O Panamá funciona como uma democracia representativa presidencialista, com o poder dividido entre os ramos executivo, legislativo e judiciário sob um modelo clássico de separação de poderes, em vez de um sistema parlamentarista. O presidente não precisa prestar contas ao legislativo para permanecer no cargo, e a Assembleia Nacional não pode ser dissolvida pelo executivo, o que confere a cada ramo uma esfera de autoridade definida e amplamente independente.

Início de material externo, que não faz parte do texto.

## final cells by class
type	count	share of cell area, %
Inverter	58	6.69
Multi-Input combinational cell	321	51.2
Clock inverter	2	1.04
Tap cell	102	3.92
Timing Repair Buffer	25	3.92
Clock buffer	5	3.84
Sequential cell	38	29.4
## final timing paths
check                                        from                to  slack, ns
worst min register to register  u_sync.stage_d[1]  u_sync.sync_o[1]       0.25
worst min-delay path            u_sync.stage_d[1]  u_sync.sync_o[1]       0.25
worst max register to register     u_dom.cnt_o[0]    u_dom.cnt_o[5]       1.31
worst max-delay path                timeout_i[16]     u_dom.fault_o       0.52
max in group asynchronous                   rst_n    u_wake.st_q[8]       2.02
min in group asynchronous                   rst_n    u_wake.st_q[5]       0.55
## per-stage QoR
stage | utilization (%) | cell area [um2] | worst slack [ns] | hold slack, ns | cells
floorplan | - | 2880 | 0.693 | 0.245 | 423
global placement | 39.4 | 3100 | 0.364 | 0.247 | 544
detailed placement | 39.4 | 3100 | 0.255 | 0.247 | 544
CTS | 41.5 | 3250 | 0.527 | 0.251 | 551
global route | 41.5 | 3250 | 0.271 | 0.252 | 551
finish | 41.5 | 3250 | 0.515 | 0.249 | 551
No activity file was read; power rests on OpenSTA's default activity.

O presidente é eleito por voto popular direto para um mandato único de cinco anos e não pode buscar a reeleição imediata, com dois vice-presidentes eleitos na mesma chapa. Como chefe de Estado, o presidente representa o Panamá internacionalmente e supervisiona as forças de segurança do país; como chefe de governo, o presidente define a política interna e nomeia um gabinete de ministros para administrar os departamentos executivos. A autoridade legislativa pertence à Assembleia Nacional unicameral, composta atualmente por 71 deputados com mandatos de cinco anos, eleitos por meio de uma combinação de distritos uninominais e plurinominais, dependendo da população da província. A Assembleia aprova leis, o orçamento nacional, ratifica tratados internacionais e pode convocar ministros do governo para prestar esclarecimentos.
O poder judiciário cabe à Corte Suprema de Justiça e a um sistema de tribunais subordinados, que interpretam a lei panamenha de forma independente dos outros dois ramos. Essa estrutura permanece amplamente estável desde a restauração da governança democrática em 1989.